Southeastern Asset Management has joined investors in pressuring Citigroup (NYSE:C) to raise its $13.4 billion takeover offer for Nikko Cordial (OTC:NIKOY). Southeastern placed an offer on the Tokyo Stock Exchange to sell its 6.6% stake in Japan's third-largest brokerage for 1,900 yen ($16.01) per share, above Citigroup's 1,700 yen bid, the company said today in an e-mailed statement.
Sell orders for other stakes in Nikko have also been placed at this higher price, meaning that at least 20% of Nikko stock has been offered at 1,900 yen in the last few days. From the linked Reuters report:
Some analysts have described the shareholders' attempts as largely symbolic since other sellers are offering the stock at a lower price. However, one Citigroup investor said the shareholders may succeed in getting a higher price.

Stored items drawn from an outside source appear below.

File: config.mk
export PLATFORM = sky130hd
export DESIGN_NAME = elastic_fork_buffered
export DESIGN_NICKNAME = d
export VERILOG_FILES = /design/src/rtl/elastic_fork_buffered_pkg.sv /design/src/rtl/elastic_branch_fifo.sv /design/src/rtl/elastic_fork_buffered.sv
export SDC_FILE = /design/constraint.sdc
export NUM_CORES = 1
export LEC_CHECK = 0
export CORE_AREA = 2 2 206 208
export DETAILED_ROUTE_END_ITERATION = 12
export DIE_AREA = 0 0 208 210
export PLACE_DENSITY = 0.43
export RECOVER_POWER = 50
export SLEW_MARGIN = 0
export SYNTH_ARGS = -nofsm -noshare
export SYNTH_HDL_FRONTEND = slang
export SYNTH_SLANG_ARGS = --single-unit
File: constraint.sdc
create_clock -name clk -period 4 [get_ports clk]
set_input_delay 0.6 -clock clk [delete_from_list [all_inputs] [get_ports clk]]
set_output_delay 0.6 -clock clk [all_outputs]
set_load 0.05 [all_outputs]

"I'm assuming that if Citigroup wants to get the deal done, they are going to have to raise their bid, which then becomes a horrible deal for Citi," said Citigroup shareholder William Smith, chief executive of SAM Advisors LLC. "You've got shareholders who want more. Citi does not want to pay more, and I think as you get closer to a vote then the two sides may have to contract and meet somewhere."
Reuters refers to some Nikko shareholders, requesting anonymity, as saying that with more than 20% of the company's stock up for grabs, the brokerage could now attract interest from other possible bidders.
And, apparently, at least one of Nikko's major shareholders feel the bidding process wasn't optimal:
"The process which led to the tender offer did not allow interested parties an opportunity to consider a bid for Nikko Cordial," said Hugh Gillespie, legal counsel for Orbis. "In the absence of an open process, we considered that we had no choice but to allow the market to assess the appropriateness of the tender offer."
I think the odds are against the major shareholders gaining the higher price. At least as it looks now. But this thing has been fluid -- and the last chapter hasn't yet been written.